= Dmitry Shuisky =

Russian boyar (died 1613)

Prince Dmitry Ivanovich Shuisky (Дмитрий Иванович Шуйский; died 1613) was a Russian boyar from the Shuisky family, a younger brother to Vasily IV of Russia.

==Life==
As a playmate of young Tsarevich Feodor Ivanovich, Dmitry was said to accompany him day and night in his devout wanderings from monastery to monastery. In 1584, his slandering of Prince Ivan Belsky led to riots in Moscow. Two years later, he was attested as a governor of Kargopol. On Fyodor's accession to the throne, he quarrelled with another boyar, Boris Godunov, and was expelled to his family patrimony in Shuya. Later, he made peace with Godunov and married his sister-in-law.

Shuisky is best remembered as a singularly incapable general. He was routed by False Dmitry I in 1606 and shared disgrace and imprisonment with his brother Vasily. When the latter was elected as the tsar, he put Dmitry in charge of the army which would lose its every battle against the Polish invaders and their allies. At last he was relieved of his duties and replaced with a young cousin, Mikhail Skopin-Shuisky, whom many regarded as the future tsar.

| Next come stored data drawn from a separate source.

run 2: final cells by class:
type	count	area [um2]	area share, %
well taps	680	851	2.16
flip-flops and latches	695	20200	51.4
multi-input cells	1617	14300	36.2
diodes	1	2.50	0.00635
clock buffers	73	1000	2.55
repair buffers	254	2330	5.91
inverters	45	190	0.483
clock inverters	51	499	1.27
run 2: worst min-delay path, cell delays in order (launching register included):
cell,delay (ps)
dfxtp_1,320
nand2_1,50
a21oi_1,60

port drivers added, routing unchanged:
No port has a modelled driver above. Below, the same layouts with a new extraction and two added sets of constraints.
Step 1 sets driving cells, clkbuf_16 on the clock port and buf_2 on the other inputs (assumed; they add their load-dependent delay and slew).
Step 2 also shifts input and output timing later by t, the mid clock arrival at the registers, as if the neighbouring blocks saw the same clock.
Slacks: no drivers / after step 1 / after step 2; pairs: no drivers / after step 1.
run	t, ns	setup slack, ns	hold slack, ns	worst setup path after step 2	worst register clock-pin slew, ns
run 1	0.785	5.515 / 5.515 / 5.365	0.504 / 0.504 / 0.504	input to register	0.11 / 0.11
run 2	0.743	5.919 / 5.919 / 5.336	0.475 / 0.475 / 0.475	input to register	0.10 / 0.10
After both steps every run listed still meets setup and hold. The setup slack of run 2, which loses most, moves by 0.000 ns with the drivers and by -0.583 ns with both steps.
This is an optimization exercise on Yosys and OpenROAD, whose aim is small area, a short achievable clock period and few clock cycles, not a production implementation. Function was checked by simulation only, so behaviour that the tests miss may differ from the original. Power and IR drop assume default switching activity.

==> design/flow/design.v <==
module ssb_seqgen (
    input  wire        clk,
    input  wire        rst,           
    input  wire        start,
    input  wire [1:0]  op,
    input  wire [11:0] len,           
    input  wire [30:0] cinit,         
    input  wire [8:0]  nid1,          
    input  wire [1:0]  nid2,          
    input  wire [9:0]  ncell,         
    input  wire [5:0]  issb,          
    input  wire [6:0]  lmax,          
    input  wire        nhf,           
    output wire        ready,
    output wire        out_valid,
    output wire [31:0] out_data,
    input  wire        out_ready
);
    localparam [1:0] OP_PRSG = 2'd0, OP_PSS = 2'd1, OP_SSS = 2'd2, OP_DMRS = 2'd3;
    localparam [126:0] XS1 = 127'h7f54cee9637b5b2470be57344f143040;
    localparam [30:0] X1_S0    = 31'h00000001;
    localparam [30:0] X1_S32   = 31'h48000000;
    localparam [30:0] X1_S1536 = 31'h58406080;
    localparam [15:0] P_QPSK = 16'h2D41;   
    localparam [15:0] M_QPSK = 16'hD2BF;   
    localparam [2:0] G_FREE  = 3'd0,      
                     G_START = 3'd1,      
                     G_SPEND = 3'd2,      
                     G_WARM  = 3'd3,      
                     G_EMIT  = 3'd4;      
    function [63:0] ext1(input [30:0] s);
        integer j;
        reg [63:0] e;
        begin
            e = 64'd0;
            e[30:0] = s;
            for (j = 31; j < 64; j = j + 1)
                e[j] = e[j-31] ^ e[j-28];
            ext1 = e;
        end
    endfunction
    function [63:0] ext2(input [30:0] s);
        integer j;
        reg [63:0] e;
        begin
            e = 64'd0;
            e[30:0] = s;
            for (j = 31; j < 64; j = j + 1)
                e[j] = e[j-31] ^ e[j-30] ^ e[j-29] ^ e[j-28];
            ext2 = e;
        end
    endfunction
    reg  [2:0]  gst;
    reg         gfree;
    reg  [1:0]  gop;
    reg  [30:0] x1, x2;
    reg  [11:0] rem;                      
    reg         seq_act, sss;
    reg  [6:0]  a0;                       
    reg  [6:0]  idx1;                     
    reg  [6:0]  scnt;
    reg         ovalid;
    reg  [31:0] odata;
    assign ready     = gfree;
    assign out_valid = ovalid;
    assign out_data  = odata;
    wire [63:0] e1 = ext1(x1);
    wire [63:0] e2 = ext2(x2);
    wire [30:0] x1_step = e1[62:32];
    wire [30:0] x2_step = e2[62:32];
    wire [31:0] cw = e1[63:32] ^ e2[63:32];      
    wire        dmrs  = gop[0];
    wire        short = (rem[11:5] == 7'd0);
    reg  [31:0] prsg_word;
    integer k;
    always @* begin
        for (k = 0; k < 32; k = k + 1)
            prsg_word[k] = cw[k] & (!short || (rem[4:0] > k));
    end
    reg         qi, qq;
    integer p;
    always @* begin
        qi = 1'b0;
        qq = 1'b0;
        for (p = 0; p < 16; p = p + 1)
            if (rem[4:1] == ((16 - p) & 15)) begin
                qi = cw[2*p];
                qq = cw[2*p+1];
            end
    end
    wire [31:0] dmrs_word = {qq ? M_QPSK : P_QPSK, qi ? M_QPSK : P_QPSK};
    wire [31:0] gold_word = dmrs ? dmrs_word : prsg_word;
    wire        g_last    = dmrs ? (rem == 12'd2) : (short || rem == 12'd32);
    wire        g_adv     = !dmrs || (rem[4:0] == 5'd2);
    wire [9:0]  f_ncell = x1[20:11];
    wire [2:0]  f_issb  = x1[23:21];
    wire        f_nhf   = x1[24];
    wire        f_l4    = x1[25];
    wire [2:0]  ip      = f_l4 ? {f_nhf, f_issb[1:0]} : f_issb;
    wire [3:0]  ip1     = ip + 4'd1;
    wire [7:0]  q1      = f_ncell[9:2] + 8'd1;
    wire [11:0] prod    = ip1 * q1;
    wire [30:0] dmrs_c  = {9'd0, prod[10:0], 1'b0, ip1, 4'd0, f_ncell[1:0]};
    wire [8:0]  f_nid1 = x1[8:0];
    wire [1:0]  f_nid2 = x1[10:9];
    wire [1:0]  grp    = (f_nid1 >= 9'd224) ? 2'd2 : (f_nid1 >= 9'd112) ? 2'd1 : 2'd0;
    wire [8:0]  nid1m  = f_nid1 - 9'd112 * grp;
    reg  [6:0]  a0_init;
    always @* begin
        if (gop == OP_PSS) begin
            case (f_nid2)
                2'd0:    a0_init = 7'b0000001;
                2'd1:    a0_init = 7'b0001101;
                default: a0_init = 7'b1010100;
            endcase
        end else begin
            case ({grp, f_nid2})
                4'b0000: a0_init = 7'b1000000;
                4'b0001: a0_init = 7'b0010010;
                4'b0010: a0_init = 7'b0101100;
                4'b0100: a0_init = 7'b1111001;
                4'b0101: a0_init = 7'b0111011;
                4'b0110: a0_init = 7'b1100001;
                4'b1000: a0_init = 7'b1111111;
                4'b1001: a0_init = 7'b1100011;
                default: a0_init = 7'b0110111;
            endcase
        end
    end
    wire        slot     = !ovalid || out_ready;
    wire        seq_last = (scnt == 7'd126);
    wire        seq_emit = seq_act && slot;
    wire        seq_free = !seq_act || (seq_emit && seq_last);
    wire        gold_emit = (gst == G_EMIT) && !seq_act && slot;
    wire        seq_load = ((gst == G_START) || (gst == G_SPEND)) && gop[0] != gop[1] && seq_free;
    wire        seq_neg  = a0[0] ^ (sss & XS1[idx1]);
    wire [31:0] seq_word = {16'd0, seq_neg, 15'h4000};
    always @(posedge clk) begin
        if (rst) begin
            seq_act <= 1'b0;
        end else if (seq_load) begin
            seq_act <= 1'b1;
            sss     <= (gop == OP_SSS);
            a0      <= a0_init;
            idx1    <= nid1m[6:0];
            scnt    <= 7'd0;
        end else if (seq_emit) begin
            if (seq_last)
                seq_act <= 1'b0;
            a0   <= {a0[4] ^ a0[0], a0[6:1]};
            idx1 <= (idx1 == 7'd126) ? 7'd0 : idx1 + 7'd1;
            scnt <= scnt + 7'd1;
        end
    end
    always @(posedge clk) begin
        if (rst) begin
            gst   <= G_FREE;
            gfree <= 1'b1;
        end else begin
            case (gst)
                G_FREE: begin
                    if (start) begin
                        gst   <= G_START;
                        gfree <= 1'b0;
                    end
                end
                G_START: begin
                    if (gop == OP_PRSG) begin
                        if (rem == 12'd0) begin
                            gst   <= G_FREE;
                            gfree <= 1'b1;
                        end else begin
                            gst <= G_WARM;
                        end
                    end else if (gop == OP_DMRS) begin
                        gst <= G_WARM;
                    end else if (seq_free) begin
                        gst   <= G_FREE;
                        gfree <= 1'b1;
                    end else begin
                        gst <= G_SPEND;
                    end
                end
                G_SPEND: begin
                    if (seq_free) begin
                        gst   <= G_FREE;
                        gfree <= 1'b1;
                    end
                end
                G_WARM: begin
                    if (x1 == X1_S1536)
                        gst <= G_EMIT;
                end
                G_EMIT: begin
                    if (gold_emit && g_last) begin
                        gst   <= G_FREE;
                        gfree <= 1'b1;
                    end
                end
                default: begin
                    gst   <= G_FREE;
                    gfree <= 1'b1;
                end
            endcase
        end
    end
    always @(posedge clk) begin
        case (gst)
            G_FREE: begin
                x1  <= {5'd0, lmax == 7'd4, nhf, issb[2:0], ncell, nid2, nid1};
                x2  <= cinit;
                rem <= len;
                gop <= op;
            end
            G_START: begin
                if (gop == OP_DMRS) begin
                    x1  <= X1_S0;
                    x2  <= dmrs_c;
                    rem <= 12'd288;
                end else if (gop == OP_PRSG) begin
                    x1  <= X1_S32;
                    x2  <= x2_step;
                end
            end
            G_WARM: begin
                x1 <= x1_step;
                x2 <= x2_step;
            end
            G_EMIT: begin
                if (gold_emit) begin
                    rem <= rem - (dmrs ? 12'd2 : 12'd32);
                    if (g_adv) begin
                        x1 <= x1_step;
                        x2 <= x2_step;
                    end
                end
            end
            default: ;
        endcase
    end
    always @(posedge clk) begin
        if (rst)
            ovalid <= 1'b0;
        else
            ovalid <= seq_emit || gold_emit || (ovalid && !out_ready);
        if (seq_emit || gold_emit)
            odata <= seq_act ? seq_word : gold_word;
    end
endmodule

The rumour had it that Dmitry's wife poisoned Mikhail to ensure that the throne passed to him following the childless death of Vasily. This was cited as one of the reasons for Shuisky being snubbed by his soldiers and populace. In the Battle of Klushino he suffered an ignominious defeat: he was asleep when the battle started and escaped to Moscow barefoot. The Poles captured him and took with them to Warsaw, where he died in 1613.